6月2〜4日に開催された、世界最大級のゲーム展示会・E3(Electronics Entertainment Expo)2009は、大盛況のうちに終了しました。
各陣営から、さまざまなソフトの発表があり、ゲームファンを喜ばせたのですが、ゲームビシネスの視点から見るならば、もっとも大事なポイントは、以下のひとことに要約できます。
「ゲームビジネスは、5年〜5年半で次世代機を準備するサイクルから、ついに脱却します!」
そうなのです。言葉にして明言されたわけではないのですが、今年のE3では、マイクロソフトにも(そして任天堂やソニー・コンピュータエンタテイメント=SCE=からも)、次のゲーム機を予感させる気配は、欠片(かけら)もなかった。それどころか、2〜3年先のビジョンすら見せてきました。このことこそが、じつは最大の注目ポイントなのですね。
これまでのゲームの歴史を振り返ると、5〜5年半のサイクルで、次世代の据え置きゲーム機が発売されてきています。すると、たとえばXbox 360は2005年12月に発売されたマシンですから、本来ならば2010年末〜2011年夏あたりに新マシンを登場させる気配が漂っても、なんらおかしくないはずなんですね。
にもかかわらず、各陣営ともに「現行機のままでも、いまなお新鮮な体験を提供できますよ!」「2〜3年後には、こんなに素敵なことができますよ」と強くアピールしました。

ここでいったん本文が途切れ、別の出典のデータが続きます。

File: src/rtl/mem_stage_responder_if.sv
// ---------------------------------------------------------------------------
// mem_stage_responder_if
//
// Bundles the EX/MEM request lines and the responder's return lines so the
// pipeline side and the data-memory responder connect through one port.
//
// Signals:
//   MemRead_i    load request from the EX/MEM register
//   MemWrite_i   store request from the EX/MEM register
//   Addr_i       byte address (ALU result held in EX/MEM)
//   WriteData_i  store data
//   ReadData_o   data of the most recently completed load
//   stall_o      hold request back to the pipeline
//   done_o       one-cycle completion pulse
//   err_o        one-cycle rejection pulse, coincident with done_o
//
// Modports:
//   master  the pipeline side: drives the request, observes the response
//   slave   the responder side: observes the request, drives the response
// ---------------------------------------------------------------------------
interface mem_stage_responder_if;

  logic        MemRead_i;
  logic        MemWrite_i;
  logic [31:0] Addr_i;
  logic [31:0] WriteData_i;
  logic [31:0] ReadData_o;
  logic        stall_o;
  logic        done_o;
  logic        err_o;

  modport master (
    output MemRead_i,
    output MemWrite_i,
    output Addr_i,
    output WriteData_i,
    input  ReadData_o,
    input  stall_o,
    input  done_o,
    input  err_o
  );

  modport slave (
    input  MemRead_i,
    input  MemWrite_i,
    input  Addr_i,
    input  WriteData_i,
    output ReadData_o,
    output stall_o,
    output done_o,
    output err_o
  );

endinterface

File: src/rtl/mem_stage_responder.sv
// ---------------------------------------------------------------------------
// mem_stage_responder
//
// Data-memory responder sitting after the EX/MEM pipeline register. A load or
// store request is served from an internal word-addressed array after a fixed
// number of busy cycles. While the request is in flight the responder stalls
// the pipeline so the EX/MEM register keeps presenting the same request. Load
// data is returned on ReadData_o and held until the next load completes.
//
// Parameters:
//   DEPTH    number of 32-bit words in the array (power of two, >= 2)
//   LATENCY  busy cycles before the access commits (>= 1)
//
// Ports:
//   clk_i    clock, all state updates on the rising edge
//   rst_i    asynchronous active-low reset
//   bus      request/response bundle (slave side), see mem_stage_responder_if
// ---------------------------------------------------------------------------
module mem_stage_responder #(
  parameter int DEPTH   = 32,
  parameter int LATENCY = 3
) (
  input  logic                   clk_i,
  input  logic                   rst_i,
  mem_stage_responder_if.slave   bus
);

  localparam int IDX_W = (DEPTH > 1) ? $clog2(DEPTH) : 1;
  localparam int CNT_W = (LATENCY > 1) ? $clog2(LATENCY) : 1;

  localparam logic [CNT_W-1:0] CNT_INIT = CNT_W'(LATENCY - 1);

  // Address bits above the word index must be zero for a legal request.
  localparam logic [31:0] HI_MASK = ~((32'd1 << (IDX_W + 2)) - 32'd1);

  typedef enum logic [1:0] {
    IDLE = 2'd0,
    BUSY = 2'd1,
    DONE = 2'd2
  } state_e;

  state_e             state_q, state_d;
  logic               opWrite_q, opWrite_d;
  logic [IDX_W-1:0]   idx_q, idx_d;
  logic [31:0]        wdata_q, wdata_d;
  logic [CNT_W-1:0]   cnt_q, cnt_d;
  logic               errFlag_q, errFlag_d;
  logic [31:0]        readData_q, readData_d;
  logic               memWe;

  logic [31:0]        mem_q [DEPTH];

  logic               req;
  logic               illegal;
  logic [IDX_W-1:0]   addrIdx;

  // Request decode on the live EX/MEM lines; only meaningful in IDLE.
  assign req     = bus.MemRead_i | bus.MemWrite_i;
  assign illegal = (bus.MemRead_i & bus.MemWrite_i)
                 | (|bus.Addr_i[1:0])
                 | (|(bus.Addr_i & HI_MASK));
  assign addrIdx = bus.Addr_i[IDX_W+1:2];

  // Next-state logic. The request is captured once in IDLE; after that only
  // the latched op/index/data are used, because the pipeline is free to move
  // on during the DONE cycle and the live inputs can no longer be trusted.
  always_comb begin
    state_d    = state_q;
    opWrite_d  = opWrite_q;
    idx_d      = idx_q;
    wdata_d    = wdata_q;
    cnt_d      = cnt_q;
    errFlag_d  = errFlag_q;
    readData_d = readData_q;
    memWe      = 1'b0;

    case (state_q)
      IDLE: begin
        if (req) begin
          if (illegal) begin
            errFlag_d = 1'b1;
            state_d   = DONE;
          end else begin
            opWrite_d = bus.MemWrite_i;
            idx_d     = addrIdx;
            wdata_d   = bus.WriteData_i;
            cnt_d     = CNT_INIT;
            state_d   = BUSY;
          end
        end
      end

      BUSY: begin
        if (cnt_q != '0) begin
          cnt_d = cnt_q - CNT_W'(1);
        end else begin
          // Counter exhausted: the access commits on this edge.
          if (opWrite_q) begin
            memWe = 1'b1;
          end else begin
            readData_d = mem_q[idx_q];
          end
          state_d = DONE;
        end
      end

      DONE: begin
        errFlag_d = 1'b0;
        state_d   = IDLE;
      end

      default: begin
        state_d = IDLE;
      end
    endcase
  end

  // Control and datapath registers. An abort by reset mid-BUSY simply drops
  // the latched request, so no write can leak through.
  always_ff @(posedge clk_i or negedge rst_i) begin
    if (!rst_i) begin
      state_q    <= IDLE;
      opWrite_q  <= 1'b0;
      idx_q      <= '0;
      wdata_q    <= '0;
      cnt_q      <= '0;
      errFlag_q  <= 1'b0;
      readData_q <= '0;
    end else begin
      state_q    <= state_d;
      opWrite_q  <= opWrite_d;
      idx_q      <= idx_d;
      wdata_q    <= wdata_d;
      cnt_q      <= cnt_d;
      errFlag_q  <= errFlag_d;
      readData_q <= readData_d;
    end
  end

  // Storage array. It is cleared by reset so that every word reads back as
  // zero after reset, including after an aborted store.
  always_ff @(posedge clk_i or negedge rst_i) begin
    if (!rst_i) begin
      for (int i = 0; i < DEPTH; i++) begin
        mem_q[i] <= '0;
      end
    end else if (memWe) begin
      mem_q[idx_q] <= wdata_q;
    end
  end

  // The stall must rise in the same cycle a request first appears, so the
  // IDLE term is taken straight from the live request lines.
  assign bus.stall_o    = ((state_q == IDLE) & req) | (state_q == BUSY);
  assign bus.done_o     = (state_q == DONE);
  assign bus.err_o      = (state_q == DONE) & errFlag_q;
  assign bus.ReadData_o = readData_q;

endmodule
File: src/flat_wrapper.sv
// flat-port wrapper written by rule: the top's interface ports become plain ports
module mem_stage_responder_flat 
#(
  parameter int DEPTH   = 32,
  parameter int LATENCY = 3
)
  (clk_i, rst_i, bus_MemRead_i, bus_MemWrite_i, bus_Addr_i, bus_WriteData_i, bus_ReadData_o, bus_stall_o, bus_done_o, bus_err_o);
  mem_stage_responder_if bus_i ();
  input  logic clk_i;
  input  logic rst_i;
  input wire logic [$bits(bus_i.MemRead_i)-1:0] bus_MemRead_i;
  input wire logic [$bits(bus_i.MemWrite_i)-1:0] bus_MemWrite_i;
  input wire logic [$bits(bus_i.Addr_i)-1:0] bus_Addr_i;
  input wire logic [$bits(bus_i.WriteData_i)-1:0] bus_WriteData_i;
  output wire logic [$bits(bus_i.ReadData_o)-1:0] bus_ReadData_o;
  output wire logic [$bits(bus_i.stall_o)-1:0] bus_stall_o;
  output wire logic [$bits(bus_i.done_o)-1:0] bus_done_o;
  output wire logic [$bits(bus_i.err_o)-1:0] bus_err_o;
  assign bus_i.MemRead_i = bus_MemRead_i;
  assign bus_i.MemWrite_i = bus_MemWrite_i;
  assign bus_i.Addr_i = bus_Addr_i;
  assign bus_i.WriteData_i = bus_WriteData_i;
  assign bus_ReadData_o = bus_i.ReadData_o;
  assign bus_stall_o = bus_i.stall_o;
  assign bus_done_o = bus_i.done_o;
  assign bus_err_o = bus_i.err_o;
  mem_stage_responder #(.DEPTH(DEPTH), .LATENCY(LATENCY)) u_core (.clk_i(clk_i), .rst_i(rst_i), .bus(bus_i));
endmodule
File: config.mk
export PLATFORM = sky130hd
export DESIGN_NAME = mem_stage_responder_flat
export DESIGN_NICKNAME = d
export VERILOG_FILES = /design/src/rtl/mem_stage_responder_if.sv /design/src/rtl/mem_stage_responder.sv /design/src/flat_wrapper.sv
export SDC_FILE = /design/constraint.sdc
export NUM_CORES = 2
export LEC_CHECK = 0
export ABC_AREA = 0
export BUFFER_PORTS_ARGS = -buffer_cell sky130_fd_sc_hd__clkbuf_2
export CORE_ASPECT_RATIO = 0.6
export CORE_UTILIZATION = 50
export CTS_BUF_LIST = sky130_fd_sc_hd__clkbuf_2 sky130_fd_sc_hd__clkbuf_4 sky130_fd_sc_hd__clkbuf_8
export DETAILED_ROUTE_END_ITERATION = 8
export PLACE_DENSITY = 0.66
export SLEW_MARGIN = 10
export SYNTH_ARGS = -nofsm -noshare
export SYNTH_HDL_FRONTEND = slang
export SYNTH_SLANG_ARGS = --single-unit
File: constraint.sdc
create_clock -name clk_i -period 5.9 [get_ports clk_i]
set_input_delay 1.18 -clock clk_i [delete_from_list [all_inputs] [get_ports clk_i]]
set_output_delay 1.18 -clock clk_i [all_outputs]
set_load 0.02 [all_outputs]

そしてユーザーに「まだまだ長いこと楽しめそうだなぁ」という予感を与えることに成功したのです。
ハードの発売直後ならばともかく、それ以外のタイミングで開催されたE3が、このような空気に包まれるのは、きわめて珍しいことなんですね。
さらに進化するモーション・コントロール
こうした動きの原動力は、各陣営が「モーション・コントロール」という技術に、積極的に取り組んできたからでしょう。それが、今年のE3の空気を大きく変えました。
これは読んで字のとおり、ゲームを動き(=モーション)で操作(=コントロール)する技術のこと。わかりやすくいってしまえば、任天堂がWiiリモコンで実現した技術のことです。ボタンで操作するのではなく、体の動きによってゲームを操作する仕組みのことですね。

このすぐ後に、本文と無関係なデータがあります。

==> src/rtl/mwd_pkg.sv <==
// Shared definitions for the post-execution memory word display.
// Holds the controller state encoding, the 7-segment glyph table,
// the blank pattern and the byte stride between consecutive words.
package mwd_pkg;

  typedef enum logic [1:0] {
    MWD_CPU   = 2'd0,
    MWD_FETCH = 2'd1,
    MWD_WAIT  = 2'd2,
    MWD_SHOW  = 2'd3
  } mwd_state_e;

  // Segments are {g,f,e,d,c,b,a}, active-low (0 = lit).
  localparam logic [6:0] HEX_SEG [16] = '{
    7'h40, // 0
    7'h79, // 1
    7'h24, // 2
    7'h30, // 3
    7'h19, // 4
    7'h12, // 5
    7'h02, // 6
    7'h78, // 7
    7'h00, // 8
    7'h10, // 9
    7'h08, // A
    7'h03, // b
    7'h46, // C
    7'h21, // d
    7'h06, // E
    7'h0E  // F
  };

  localparam logic [6:0] SEG_BLANK = 7'h7F;

  // Byte distance between consecutive displayed words.
  localparam int WORD_STRIDE = 4;

endpackage

==> src/rtl/mem_word_display_btn_sync_edge.sv <==
// Button conditioner: STAGES-flop synchroniser for an asynchronous level,
// followed by a registered rising-edge detector. pulse_o is high for
// exactly one clk cycle, STAGES+1 cycles after the input rises.
module btn_sync_edge #(
  parameter int STAGES = 2
) (
  input  logic clk,
  input  logic reset,
  input  logic btn_i,
  output logic pulse_o
);

  logic [STAGES-1:0] sync_q;
  logic [STAGES-1:0] sync_d;
  logic              last_q;
  logic              last_d;
  logic              pulse_q;
  logic              pulse_d;

  // Shift the raw level through the synchroniser and detect a 0->1 step.
  always_comb begin
    sync_d  = {sync_q[STAGES-2:0], btn_i};
    last_d  = sync_q[STAGES-1];
    pulse_d = sync_q[STAGES-1] & ~last_q;
  end

  // Synchroniser, history and pulse registers.
  always_ff @(posedge clk or posedge reset) begin
    if (reset) begin
      sync_q  <= '0;
      last_q  <= 1'b0;
      pulse_q <= 1'b0;
    end else begin
      sync_q  <= sync_d;
      last_q  <= last_d;
      pulse_q <= pulse_d;
    end
  end

  assign pulse_o = pulse_q;

endmodule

この分野で先頭を走っているのは、もちろん任天堂です。
「Wii モーションプラス」という周辺機器を発表し、すぐさま発売することを決定。これはWiiリモコンにつけることで、より繊細な操作が可能になるという機器です。対応ソフトとして、全世界4000万本ヒットとなった前作を引き継いだ「Wii Sports Resort」をお披露目してきたのです。

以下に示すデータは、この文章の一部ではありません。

`src/rtl/arith_pkg.sv`:
```
// Shared definitions for the sequential arithmetic unit.
//   op_e      : opcode encoding carried on the 2-bit op input
//   ST_*      : FSM state encodings used by arith_seq_unit
package arith_pkg;

    typedef enum logic [1:0] {
        OP_ADD = 2'b00,
        OP_SUB = 2'b01,
        OP_MUL = 2'b10,
        OP_DIV = 2'b11
    } op_e;

    // FSM state encodings
    localparam logic [1:0] ST_IDLE = 2'd0;
    localparam logic [1:0] ST_DIV  = 2'd1;
    localparam logic [1:0] ST_DONE = 2'd2;

endpackage

```
`src/rtl/arith_divider.sv`:
```
// Unsigned restoring divider, one quotient bit per clock.
// Ports:
//   clk, rst  : clock and synchronous active-high reset
//   start     : load new operands; the first iteration is done in the load cycle
//   a_mag     : dividend magnitude
//   b_mag     : divisor magnitude (non-zero)
//   done      : quotient/remainder valid (iteration count reached WIDTH)
//   quo_mag   : quotient magnitude
//   rem_mag   : remainder magnitude
module arith_divider #(
    parameter int unsigned WIDTH = 16
) (
    input  logic             clk,
    input  logic             rst,
    input  logic             start,
    input  logic [WIDTH-1:0] a_mag,
    input  logic [WIDTH-1:0] b_mag,
    output logic             done,
    output logic [WIDTH-1:0] quo_mag,
    output logic [WIDTH-1:0] rem_mag
);

    localparam int unsigned CW = $clog2(WIDTH + 1);

    logic [WIDTH-1:0] rem_q, quo_q, div_q;
    logic [CW-1:0]    cnt_q;

    logic [WIDTH-1:0] src_rem, src_quo, src_div;
    logic [WIDTH:0]   trial;
    logic             fits;
    logic [WIDTH-1:0] rem_step, quo_step;
    logic             busy;

    // On start the step operates directly on the incoming operands so that the
    // full quotient is ready WIDTH-1 edges after the load edge.
    always_comb begin
        src_rem  = start ? '0 : rem_q;
        src_quo  = start ? a_mag : quo_q;
        src_div  = start ? b_mag : div_q;
        trial    = {src_rem, src_quo[WIDTH-1]};
        fits     = trial >= {1'b0, src_div};
        // Partial remainder stays below the divisor, so WIDTH bits suffice.
        rem_step = fits ? WIDTH'(trial - {1'b0, src_div}) : trial[WIDTH-1:0];
        quo_step = {src_quo[WIDTH-2:0], fits};
    end

    assign busy    = (cnt_q != '0) && (cnt_q != CW'(WIDTH));
    assign done    = (cnt_q == CW'(WIDTH));
    assign quo_mag = quo_q;
    assign rem_mag = rem_q;

    always_ff @(posedge clk) begin
        if (rst) begin
            rem_q <= '0;
            quo_q <= '0;
            div_q <= '0;
            cnt_q <= '0;
        end else if (start) begin
            rem_q <= rem_step;
            quo_q <= quo_step;
            div_q <= b_mag;
            cnt_q <= CW'(1);
        end else if (busy) begin
            rem_q <= rem_step;
            quo_q <= quo_step;
            cnt_q <= cnt_q + CW'(1);
        end
    end

endmodule

```
`src/rtl/arith_seq_unit.sv`:
```
// Handshaked signed arithmetic unit: add, sub, full-width mul and iterative
// signed divide (quotient low half, remainder high half, truncating to zero).
// Ports:
//   clk, rst            : clock and synchronous active-high reset
//   in_valid, in_ready  : operand handshake (in_ready only in IDLE, rst low)
//   a, b, op            : signed operands and opcode (arith_pkg::op_e)
//   out_valid, out_ready: result handshake
//   result              : 2*WIDTH registered result, held until taken
//   err                 : divide-by-zero flag, qualified by out_valid
module arith_seq_unit
    import arith_pkg::*;
#(
    parameter int unsigned WIDTH = 16
) (
    input  logic               clk,
    input  logic               rst,
    input  logic               in_valid,
    output logic               in_ready,
    input  logic [WIDTH-1:0]   a,
    input  logic [WIDTH-1:0]   b,
    input  logic [1:0]         op,
    output logic               out_valid,
    input  logic               out_ready,
    output logic [2*WIDTH-1:0] result,
    output logic               err
);

    logic [1:0]         state_q, state_d;
    logic [2*WIDTH-1:0] result_q, result_d;
    logic               err_q, err_d;
    logic               quo_neg_q, rem_neg_q;

    logic               accept, b_zero, div_start, div_done;
    logic [2*WIDTH-1:0] a_ext, b_ext, sum, diff, prod;
    logic [WIDTH-1:0]   a_mag, b_mag, quo_mag, rem_mag, quo_fix, rem_fix;

    assign in_ready  = (state_q == ST_IDLE) && !rst;
    assign out_valid = (state_q == ST_DONE);
    assign result    = result_q;
    assign err       = err_q;

    assign accept    = in_valid && in_ready;
    assign b_zero    = (b == '0);
    assign div_start = accept && (op_e'(op) == OP_DIV) && !b_zero;

    // Sign-extend first: the low 2*WIDTH bits of the unsigned product of the
    // extended operands equal the exact signed product.
    assign a_ext = {{WIDTH{a[WIDTH-1]}}, a};
    assign b_ext = {{WIDTH{b[WIDTH-1]}}, b};
    assign sum   = a_ext + b_ext;
    assign diff  = a_ext - b_ext;
    assign prod  = a_ext * b_ext;

    // -2^(WIDTH-1) maps to 2^(WIDTH-1), which still fits as an unsigned magnitude.
    assign a_mag = a[WIDTH-1] ? -a : a;
    assign b_mag = b[WIDTH-1] ? -b : b;

    arith_divider #(
        .WIDTH (WIDTH)
    ) u_divider (
        .clk     (clk),
        .rst     (rst),
        .start   (div_start),
        .a_mag   (a_mag),
        .b_mag   (b_mag),
        .done    (div_done),
        .quo_mag (quo_mag),
        .rem_mag (rem_mag)
    );

    // Quotient wraps naturally for -2^(WIDTH-1) / -1.
    assign quo_fix = quo_neg_q ? -quo_mag : quo_mag;
    assign rem_fix = rem_neg_q ? -rem_mag : rem_mag;

    always_comb begin
        state_d  = state_q;
        result_d = result_q;
        err_d    = err_q;
        case (state_q)
            ST_IDLE: begin
                if (accept) begin
                    err_d   = 1'b0;
                    state_d = ST_DONE;
                    case (op_e'(op))
                        OP_ADD: result_d = sum;
                        OP_SUB: result_d = diff;
                        OP_MUL: result_d = prod;
                        OP_DIV: begin
                            if (b_zero) begin
                                result_d = {a, {WIDTH{1'b1}}};
                                err_d    = 1'b1;
                            end else begin
                                state_d = ST_DIV;
                            end
                        end
                        default: result_d = sum;
                    endcase
                end
            end
            ST_DIV: begin
                if (div_done) begin
                    result_d = {rem_fix, quo_fix};
                    state_d  = ST_DONE;
                end
            end
            ST_DONE: begin
                if (out_ready) state_d = ST_IDLE;
            end
            default: state_d = ST_IDLE;
        endcase
    end

    always_ff @(posedge clk) begin
        if (rst) begin
            state_q   <= ST_IDLE;
            result_q  <= '0;
            err_q     <= 1'b0;
            quo_neg_q <= 1'b0;
            rem_neg_q <= 1'b0;
        end else begin
            state_q  <= state_d;
            result_q <= result_d;
            err_q    <= err_d;
            if (div_start) begin
                quo_neg_q <= a[WIDTH-1] ^ b[WIDTH-1];
                rem_neg_q <= a[WIDTH-1];
            end
        end
    end

endmodule

```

任天堂は、それ以外にも「Wii Fit Plus」「スーパーマリオギャラクシー2」「NEWスーパーマリオブラザーズWii」など、全世界で1000万本セールスが見込めるタイトルをズラリとそろえてきました。ゲームビジネスを考えるならば、これはたぶん、E3史上で最強のソフトラインナップだったのではないでしょうか。